» What to do:
Below are the records. State how many of their lines contain "timing", with nothing else.

─── Provided records ───

===== config.mk =====
export PLATFORM = sky130hd
export DESIGN_NAME = vtt_regs
export DESIGN_NICKNAME = d
export VERILOG_FILES = /design/src/rtl/core/vtt_pkg.sv /design/src/rtl/core/vtt_regs.sv
export SDC_FILE = /design/constraint.sdc
export NUM_CORES = 1
export LEC_CHECK = 0
export ABC_AREA = 1
export ABC_CLOCK_PERIOD_IN_PS = 1320
export BUFFER_PORTS_ARGS = -buffer_cell sky130_fd_sc_hd__buf_2
export CAP_MARGIN = 20
export CORE_MARGIN = 4
export CORE_UTILIZATION = 52
export CTS_CLUSTER_DIAMETER = 50
export CTS_CLUSTER_SIZE = 24
export DETAILED_ROUTE_END_ITERATION = 8
export PLACE_DENSITY = 0.8
export SKIP_LAST_GASP = 1
export SLEW_MARGIN = 20
export SYNTH_ARGS = -nofsm -noshare
export SYNTH_HDL_FRONTEND = slang
export SYNTH_SLANG_ARGS = --single-unit

===== constraint.sdc =====
create_clock -name clk -period 1.32 [get_ports clk]
set_input_delay 0.198 -clock clk [delete_from_list [all_inputs] [get_ports clk]]
set_output_delay 0.198 -clock clk [all_outputs]
set_load 0.02 [all_outputs]

===== src/rtl/core/vtt_pkg.sv =====
// shared types, constants, tables and hash helpers of the voxel truchet tile generator
package vtt_pkg;

  // configuration port
  localparam int ADDR_W = 5;
  localparam int DATA_W = 32;

  typedef enum logic [2:0] {
    REG_CAM_POS_X   = 3'd0,
    REG_CAM_POS_Y   = 3'd1,
    REG_CAM_POS_Z   = 3'd2,
    REG_VIEW_AXIS_X = 3'd3,
    REG_VIEW_AXIS_Y = 3'd4,
    REG_VIEW_AXIS_Z = 3'd5
  } vtt_reg_t;

  localparam int CELL_W = 16;
  localparam int AXIS_W = 14;
  localparam int KIND_W = 3;
  localparam int ARC_W  = 4;
  localparam int SLOT_W = 2;
  localparam int COL_W  = 3;
  localparam int TEX_W  = 6;

  localparam logic [SLOT_W-1:0] ARC_LAST = 2'd2;

  localparam logic signed [AXIS_W-1:0] VIEW_AXIS_Z_RST = 14'sd4096;

  localparam int QUEUE_DEPTH = 4;

  // hash constants
  localparam logic [31:0] MIX_XOR = 32'd61;
  localparam logic [31:0] MIX_MUL = 32'h27d4eb2d;

  typedef struct packed {
    logic signed [31:0]       cam_x;
    logic signed [31:0]       cam_y;
    logic signed [31:0]       cam_z;
    logic signed [AXIS_W-1:0] axis_x;
    logic signed [AXIS_W-1:0] axis_y;
    logic signed [AXIS_W-1:0] axis_z;
  } vtt_cfg_t;

  // one visible cell waiting for arc expansion
  typedef struct packed {
    logic [KIND_W-1:0] kind;
    logic [COL_W-1:0]  col0;   // colour of cell z
    logic [COL_W-1:0]  col1;   // colour of cell z plus one
  } vtt_entry_t;

  typedef enum logic [1:0] {
    PLANE_X = 2'd0,
    PLANE_Y = 2'd1,
    PLANE_Z = 2'd2
  } vtt_plane_t;

  typedef struct packed {
    vtt_plane_t plane_from;
    logic       off_from;
    vtt_plane_t plane_to;
    logic       off_to;
  } vtt_link_t;

  localparam logic [ARC_W-1:0] TILE_ARCS [8][3] = '{
    '{4'd0, 4'd6, 4'd11}, '{4'd0, 4'd7, 4'd10}, '{4'd1, 4'd7, 4'd8},
    '{4'd1, 4'd4, 4'd11}, '{4'd2, 4'd4, 4'd9},  '{4'd2, 4'd5, 4'd8},
    '{4'd3, 4'd5, 4'd10}, '{4'd3, 4'd6, 4'd9}
  };

  localparam vtt_link_t LINKS [12] = '{
    '{PLANE_Y, 1'b1, PLANE_X, 1'b1}, '{PLANE_X, 1'b0, PLANE_Y, 1'b1},
    '{PLANE_Y, 1'b0, PLANE_X, 1'b0}, '{PLANE_X, 1'b1, PLANE_Y, 1'b0},
    '{PLANE_Z, 1'b0, PLANE_X, 1'b1}, '{PLANE_Z, 1'b0, PLANE_Y, 1'b1},
    '{PLANE_Z, 1'b0, PLANE_X, 1'b0}, '{PLANE_Z, 1'b0, PLANE_Y, 1'b0},
    '{PLANE_Z, 1'b1, PLANE_X, 1'b1}, '{PLANE_Z, 1'b1, PLANE_Y, 1'b1},
    '{PLANE_Z, 1'b1, PLANE_X, 1'b0}, '{PLANE_Z, 1'b1, PLANE_Y, 1'b0}
  };

  // hash round up to the multiply
  function automatic logic [31:0] mix_pre(input logic [31:0] v);
    logic [31:0] t;
    t = v ^ (v >> 16);
    t = t ^ MIX_XOR;
    t = t + (t << 3);
    t = t ^ (t >> 4);
    return t;
  endfunction

  // hash round after the multiply
  function automatic logic [31:0] mix_post(input logic [31:0] v);
    return v ^ (v >> 15);
  endfunction

endpackage


===== src/rtl/core/vtt_regs.sv =====
// apb register file holding camera position and view axis
module vtt_regs (
  input  logic                      clk,
  input  logic                      rst,
  input  logic                      psel,
  input  logic                      penable,
  input  logic                      pwrite,
  input  logic [vtt_pkg::ADDR_W-1:0] paddr,
  input  logic [vtt_pkg::DATA_W-1:0] pwdata,
  output logic [vtt_pkg::DATA_W-1:0] prdata,
  output logic                      pready,
  output vtt_pkg::vtt_cfg_t         cfg
);
  import vtt_pkg::*;

  logic     wr_en;
  vtt_reg_t idx;

  assign pready = 1'b1;
  assign wr_en  = psel && penable && pwrite;
  assign idx    = vtt_reg_t'(paddr[ADDR_W-1:2]);

  always_ff @(posedge clk) begin
    if (rst) begin
      cfg.cam_x  <= '0;
      cfg.cam_y  <= '0;
      cfg.cam_z  <= '0;
      cfg.axis_x <= '0;
      cfg.axis_y <= '0;
      cfg.axis_z <= VIEW_AXIS_Z_RST;
    end else if (wr_en) begin
      unique case (idx)
        REG_CAM_POS_X:   cfg.cam_x  <= pwdata;
        REG_CAM_POS_Y:   cfg.cam_y  <= pwdata;
        REG_CAM_POS_Z:   cfg.cam_z  <= pwdata;
        REG_VIEW_AXIS_X: cfg.axis_x <= pwdata[AXIS_W-1:0];
        REG_VIEW_AXIS_Y: cfg.axis_y <= pwdata[AXIS_W-1:0];
        REG_VIEW_AXIS_Z: cfg.axis_z <= pwdata[AXIS_W-1:0];
        default: ;
      endcase
    end
  end

  always_comb begin
    unique case (idx)
      REG_CAM_POS_X:   prdata = cfg.cam_x;
      REG_CAM_POS_Y:   prdata = cfg.cam_y;
      REG_CAM_POS_Z:   prdata = cfg.cam_z;
      REG_VIEW_AXIS_X: prdata = DATA_W'(cfg.axis_x);
      REG_VIEW_AXIS_Y: prdata = DATA_W'(cfg.axis_y);
      REG_VIEW_AXIS_Z: prdata = DATA_W'(cfg.axis_z);
      default:         prdata = '0;
    endcase
  end

endmodule


==> impl_metrics.yaml, run 1 <==
status:
  status: "finished, violations left"
  violations: "negative setup slack"
logic_synthesis:
  synthesis.nets: 1196
  async_flop_share: 0
  synth_edf_count: 0
  ys_ff_latch: 138
  yosysUniqueCellTypes: 21
  netlist_top_cells_area: "dfxtp_1 (39%), nor2_1 (18%), nand2_1 (16%)"
  yosysWarnings: 0
  seq_area_frac_synth: 0.3870
  yosysTopAreaCellShare: 0.3870
  syn_avg_cell_area_sq_um: 6.187
  syn_area_sq_um: 7139
  ys_top_cells_by_count: "nor2_1 (339), nand2_1 (308), dfxtp_1 (138)"
  synthFlopType: "dfxtp_1"
  yosysMostFrequentCell: "nor2_1"
  synth_top_area_cell: "dfxtp_1"
  synth_cells: 1154
sta:
  fin_skew_ns: 0
  rsz0062_at_grt: "true"
  setup_viol: 33
  hold_viol_final: 0
  tns_ns: -8.144
  setup_slack_ns: -0.3527
  drv_slew: 0
  period_needed_ns: 1.673
  period_share: 1.267
  max_freq_ghz: 0.5978
final_layout:
  largestRegisters: "cfg (138)"
  largest_register: "cfg"
  seqCellArea_sq_um: 2821
  area_delta_synth_final_pct: 41.82
  final_area_sq_um: 10120
  multi_input_area_sq_um: 3841
  drive_gt1_frac: 0.3402
  largest_register_ffs: 138
  fillers: 1012
  diodes: 0
  layout.nets: 1447
power_and_ir_drop:
  peakVddDrop_mv: 0.8229
  power_frac_clock: 0.470
  power.density_nw_per_um2: 1020
  leakagePower_uw: 0.005193
  p_int_uw: 7777
  power_frac_comb: 0.117
  power_frac_seq: 0.413
  swShare: 0.2468
  p_switching_uw: 2548
worst_setup_path:
  path_cells: "nand4_1 > nand2_2 > buf_12 > nor2_1 > nand2_2 > buf_2"
  crit_top_cell: "nand2_2"
  rr_startpoint: "cfg[53]$_SDFFE_PP0P_"
  end_kind: "output port"
  r2r_end: "cfg[53]$_SDFFE_PP0P_"
  critPathMaxFanout: 19
  critical_path_class: "register to output port"
  ff2ff_path_depth: 4
  worstPathArrival_ns: 1.47
  ff2ff_setup_slack_ns: 0.46
  crit_required_ns: 1.12
  slowest_delay_ns: 0.35
  start_kind: "register"
  cpMaxStageDelayCell: "dfxtp_2"
cts:
  ctsHtreeMaxLevel: 4
  clk_pin_slew_ns: 0.06
  clock_sinks: 138
  clock_path_buffers: 2
  tritoncts: "yes"
  root_buffer: "clkbuf_16"
  clock_latency_ns: 0.42
  cts_buffers: 17
global_route:
  grt-ovfl-total: 0
  grt_pass1_vias: 7848
  grt.total_usage: 0.3152
  grt_max_degree: 67
  grt_pass1_wl_um: 39920
  antenna_found_initial: 0
hold_path:
  worst_hold_path_type: "input port to register"
  holdPathEnd: "cfg[133]$_SDFFE_PP0P_"
  worstHoldStart: "pwdata[27]"
  hold_depth: 5
floorplan:
  ios: 213
  rows: 42
  coreArea_sq_um: 13350
  start_util: 0.5349
  dieWidth_um: 125.2
  die_h_um: 125.2
  design.die.area_sq_um: 15670
placement:
  post-dp-hpwl_um: 16220
  gp_congestion: 0.9088
  post_dp_cell_area_sq_um: 8785
  place_ws_ns: -0.2479
  portBuffers: 209
drt:
  drt_iter0_drc: 981
  dr.pass1.iters: 6
  wire_per_inst_um: 16.17
  num_vias: 8611
  antenna_left: 0
  wl_um: 25760
  drc: 0
  vias_per_cell: 5.406
run:
  cap_violations: 0
worst max-delay path, delay by kind of cell (launching register included):
kind / cells / cell delay (ns)
flip-flops: 1 / 0.35
AND/OR/NAND/NOR: 4 / 0.37
buffers and inverters: 2 / 0.31
worst max-delay path by stage:
| stage | from | cells after the start | slack [ns] | end |
|---|---|---|---|---|
| finish | cfg[13]$_SDFFE_PP0P_ | 6 | -0.35 | prdata[19] |
| global route | cfg[13]$_SDFFE_PP0P_ | 6 | -0.42 | prdata[14] |
| CTS | cfg[13]$_SDFFE_PP0P_ | 6 | -0.32 | prdata[19] |
| detailed placement | paddr[4] | 8 | -0.25 | prdata[18] |
| global placement | paddr[4] | 8 | -0.21 | prdata[26] |
| floorplan | paddr[4] | 8 | 0.001 | prdata[26] |
what timing repair did:
item | 4_1_cts | 5_1_grt
hold buffers | 1 | 0
cloned | 5 | 0
buffers inserted | 29 | 6
resized for setup | 90 | 41
hold endpoints to repair | 1 | 0
setup endpoints to repair | 32 | 32
pin swaps | 42 | 33
per-layer routing:
metal / GRT usage / wire, um / vias up
li1: - / - / 4093
met1: 0.4117 / 10220 / 3891
met2: 0.4989 / 11930 / 520
met3: 0.06482 / 2494 / 107
met4: 0.1537 / 1107 / 0
met5: 0 / 0 / -
metrics by stage:
| stage | total power [uW] | hold slack [ns] | utilization | cells |
|---|---|---|---|---|
| floorplan | 4981 | 0.3242 | - | 1154 |
| global placement | 5381 | 0.4293 | 0.6581 | 1522 |
| detailed placement | 5397 | 0.4308 | 0.6581 | 1522 |
| CTS | 10300 | 0.1117 | 0.7494 | 1588 |
| global route | 10630 | 0.1445 | 0.7585 | 1593 |
| finish | 10320 | 0.1230 | 0.7585 | 1593 |
cell type report:
class / count / share of cell area
multi-input combinational: 853 / 0.3794
sequential: 138 / 0.2787
timing repair buffer: 315 / 0.2306
clock buffer: 23 / 0.04721
inverter: 80 / 0.03077
tap: 176 / 0.02175
clock inverter: 8 / 0.01162
logic make-up after synthesis:
logic type,count (synthesis),synth area share
and+or+nand+nor,851,0.5063
buffers and inverters,163,0.1055
DFF,138,0.3870
AOI/OAI and AO/OA,1,0.0007003
other,1,0.0005253
power by group through the flow:
stage,Sequential (uW),Clock [uW],Combinational (uW)
6_report,4270,4850,1210
5_1_grt,4270,5070,1290
4_1_cts,4260,4870,1160
3_5_place_dp,4350,0,1040
3_3_place_gp,4350,0,1030
2_1_floorplan,4410,0,568
layout by cell type, fill, tap and decap left out, drive strengths merged:
| cell type | count |
|---|---|
| dlygate4sd3 | 1 |
| inv | 79 |
| nand3 | 130 |
| nor2 | 350 |
| clkinv | 5 |
| o21ai | 1 |
| bufinv | 3 |
| nand2 | 311 |
| nand4 | 60 |
| conb | 1 |
| clkbuf | 24 |
| clkinvlp | 1 |
| bufbuf | 4 |
| dfxtp | 138 |
| buf | 309 |
(Power assumes the default switching activity.)
==> run 2: changes to the inputs <==
--- a/config.mk
+++ b/config.mk
@@ -5,12 +5,11 @@
 export SDC_FILE = /design/constraint.sdc
 export NUM_CORES = 1
 export LEC_CHECK = 0
-export ABC_AREA = 1
 export ABC_CLOCK_PERIOD_IN_PS = 1320
 export BUFFER_PORTS_ARGS = -buffer_cell sky130_fd_sc_hd__buf_2
 export CAP_MARGIN = 20
 export CORE_MARGIN = 4
-export CORE_UTILIZATION = 52
+export CORE_UTILIZATION = 51
 export CTS_CLUSTER_DIAMETER = 50
 export CTS_CLUSTER_SIZE = 24
 export DETAILED_ROUTE_END_ITERATION = 8
==> run 2 against run 1 <==
The flow still finishes with violations (negative setup slack); final area is 5.8% lower; synthesized cell count is 41% lower; worst hold slack worse by 0.079 ns; register-to-register slack better by 0.09 ns; sequential power is 0.9% lower; clock skew stayed put; first-iteration DRC count is 45% lower.
==> impl_metrics.yaml, run 2 <==
cts:
  clock_latency_ns: 0.42
  cts_buffers: 17
  clock_path_buffers: 2
  ctsHtreeMaxLevel: 4
  root_buffer: "clkbuf_16"
  clock_sinks: 138
  clk_pin_slew_ns: 0.06
  cts_hold_buffers: 0
  tritoncts: "yes"
placement:
  gp_congestion: 0.8930
  placed_cells: 1055
  post-dp-hpwl_um: 14970
  portBuffers: 209
  post_dp_cell_area_sq_um: 8579
floorplan:
  die_h_um: 122.3
  start_util: 0.5238
  coreArea_sq_um: 12720
  design.die.area_sq_um: 14960
  ios: 213
  dieWidth_um: 122.3
  rows: 41
worst_setup_path:
  critPathMaxFanout: 15
  end_kind: "output port"
  start_kind: "register"
  crit_required_ns: 1.12
  worstPathArrival_ns: 1.78
  critical_path_class: "register to output port"
sta:
  drv_slew: 0
  setup_slack_ns: -0.6571
  period_share: 1.498
  period_needed_ns: 1.977
  fin_skew_ns: 0
  hold_viol_final: 0
  rsz0062_at_grt: "true"
  holdWs_ns: 0.04375
  max_freq_ghz: 0.5058
  setup_viol: 32
logic_synthesis:
  seq_area_frac_synth: 0.4146
  yosysTopAreaCellShare: 0.4146
  synthFlopType: "dfxtp_1"
  yosysWarnings: 0
  synthesis.nets: 720
  yosysUniqueCellTypes: 31
  ys_top_cells_by_count: "nand2b_1 (145), dfxtp_1 (138), mux2i_1 (137)"
  yosysMostFrequentCell: "nand2b_1"
  synth_top_area_cell: "dfxtp_1"
  synth_edf_count: 0
  ys_ff_latch: 138
  async_flop_share: 0
  syn_avg_cell_area_sq_um: 9.829
  netlist_top_cells_area: "dfxtp_1 (41%), mux2i_1 (21%), nand2b_1 (14%)"
  syn_area_sq_um: 6664
  synth_cells: 678
final_layout:
  final_area_sq_um: 9537
  drive_gt1_frac: 0.4538
  largest_register_ffs: 138
  area_delta_synth_final_pct: 43.11
  layout.nets: 959
  largest_register: "cfg"
  diodes: 0
  final_cell_mix: "buf_2 (197), nand2b_1 (143), mux2i_1 (128)"
  final_cells: 1102
  layout_commonest_cell: "buf_2"
  largestRegisters: "cfg (138)"
drt:
  wire_per_inst_um: 19.59
  wl_um: 21590
  drc: 0
  wl_met2_um: 10700
  wl_met3_um: 1661
  vias_per_cell: 5.715
  dr.pass1.iters: 6
  m1WireLength_um: 8767
  antenna_left: 0
  num_vias: 6298
  top_layer: "met5"
  drt_iter0_drc: 542
status:
  violations: "negative setup slack"
  status: "finished, violations left"
global_route:
  grt_pass1_wl_um: 32990
  grt_pass1_vias: 6256
  grt.total_usage: 0.2815
  grt_max_degree: 94
  grt-ovfl-total: 0
  antenna_found_initial: 2
power_and_ir_drop:
  peakVddDrop_mv: 0.8337
  power.density_nw_per_um2: 1084
  leakagePower_uw: 0.004567
run:
  cap_violations: 0
hold_path:
  worst_hold_path_type: "input port to register"
==> run 2: final cells by class <==
cell class              instances  area (sq um)
clock buffers                  20         446.7
clock inverters                12         196.4
fillers                       905          3186
inverters                       1         3.754
multi-input cells             477          4023
flip-flops and latches        138          2793
well taps                     172         215.2
repair buffers                282          1859
==> run 2: routing by layer <==
| layer | track usage | vias up |
|---|---|---|
| met3 | 0.07281 | 49 |
| met1 | 0.3404 | 3085 |
| met4 | 0.09517 | 4 |
| li1 | - | 2873 |
| met5 | 0 | - |
| met2 | 0.4864 | 287 |
==> run 2: per-stage QoR <==
| stage | util | setup WS [ns] | power [uW] | setup TNS, ns |
|---|---|---|---|---|
| 5_1_grt | 0.7496 | -0.7320 | 10640 | -17.63 |
| 4_1_cts | 0.7380 | -0.6749 | 10340 | -16.42 |
| 2_1_floorplan | - | -0.1506 | 4867 | -3.176 |
| 3_5_place_dp | 0.6744 | -0.2846 | 5179 | -26.63 |
| 6_report | 0.7496 | -0.6571 | 10340 | -15.83 |
| 3_3_place_gp | 0.6744 | -0.2586 | 5157 | -24.50 |
==> run 2: worst paths after layout <==
path,from,to,depth (start not counted),slack [ns]
hold / removal,pwdata[7],cfg[7]$_SDFFE_PP0P_,3,0.04
setup reg to reg,cfg[11]$_SDFFE_PP0P_,cfg[11]$_SDFFE_PP0P_,2,0.55
hold reg to reg,cfg[43]$_SDFFE_PP0P_,cfg[43]$_SDFFE_PP0P_,2,0.49
setup / recovery,cfg[27]$_SDFFE_PP0P_,prdata[21],5,-0.66
==> run 2: report_power, final <==
| part | leakage, uW | total, uW | internal, uW | switching, uW |
|---|---|---|---|---|
| sequential | 0.00112 | 4230 | 4200 | 27.5 |
| combinational | 0.00314 | 924 | 387 | 537 |
| clock | 0.000306 | 5190 | 3390 | 1800 |
==> run 2: kinds of logic (layout without fill, tap and decap cells) <==
kind of cell           Yosys count  count (layout)  synth area share
other                            1               1         0.0005627
buffers and inverters           63             315           0.04994
DFF                            138             138            0.4146
muxes                          160             160            0.2446
and+or+nand+nor                210             210            0.1859
AOI/OAI and AO/OA              106             106            0.1044
==> run 2: timing repair <==
item                       4_1_cts  5_1_grt
cloned                           0        0
pin swaps                        6        7
setup buffers                   12        3
gates resized for setup         28       36
setup endpoints to repair       33       32
==> run 2: worst max-delay path: stages, from the launching register on <==
cell and delay, ns:
dfxtp_2 0.32, mux2_4 0.28, a32oi_4 0.23, buf_12 0.21, o221ai_1 0.14, buf_2 0.18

───

» Task answer:
3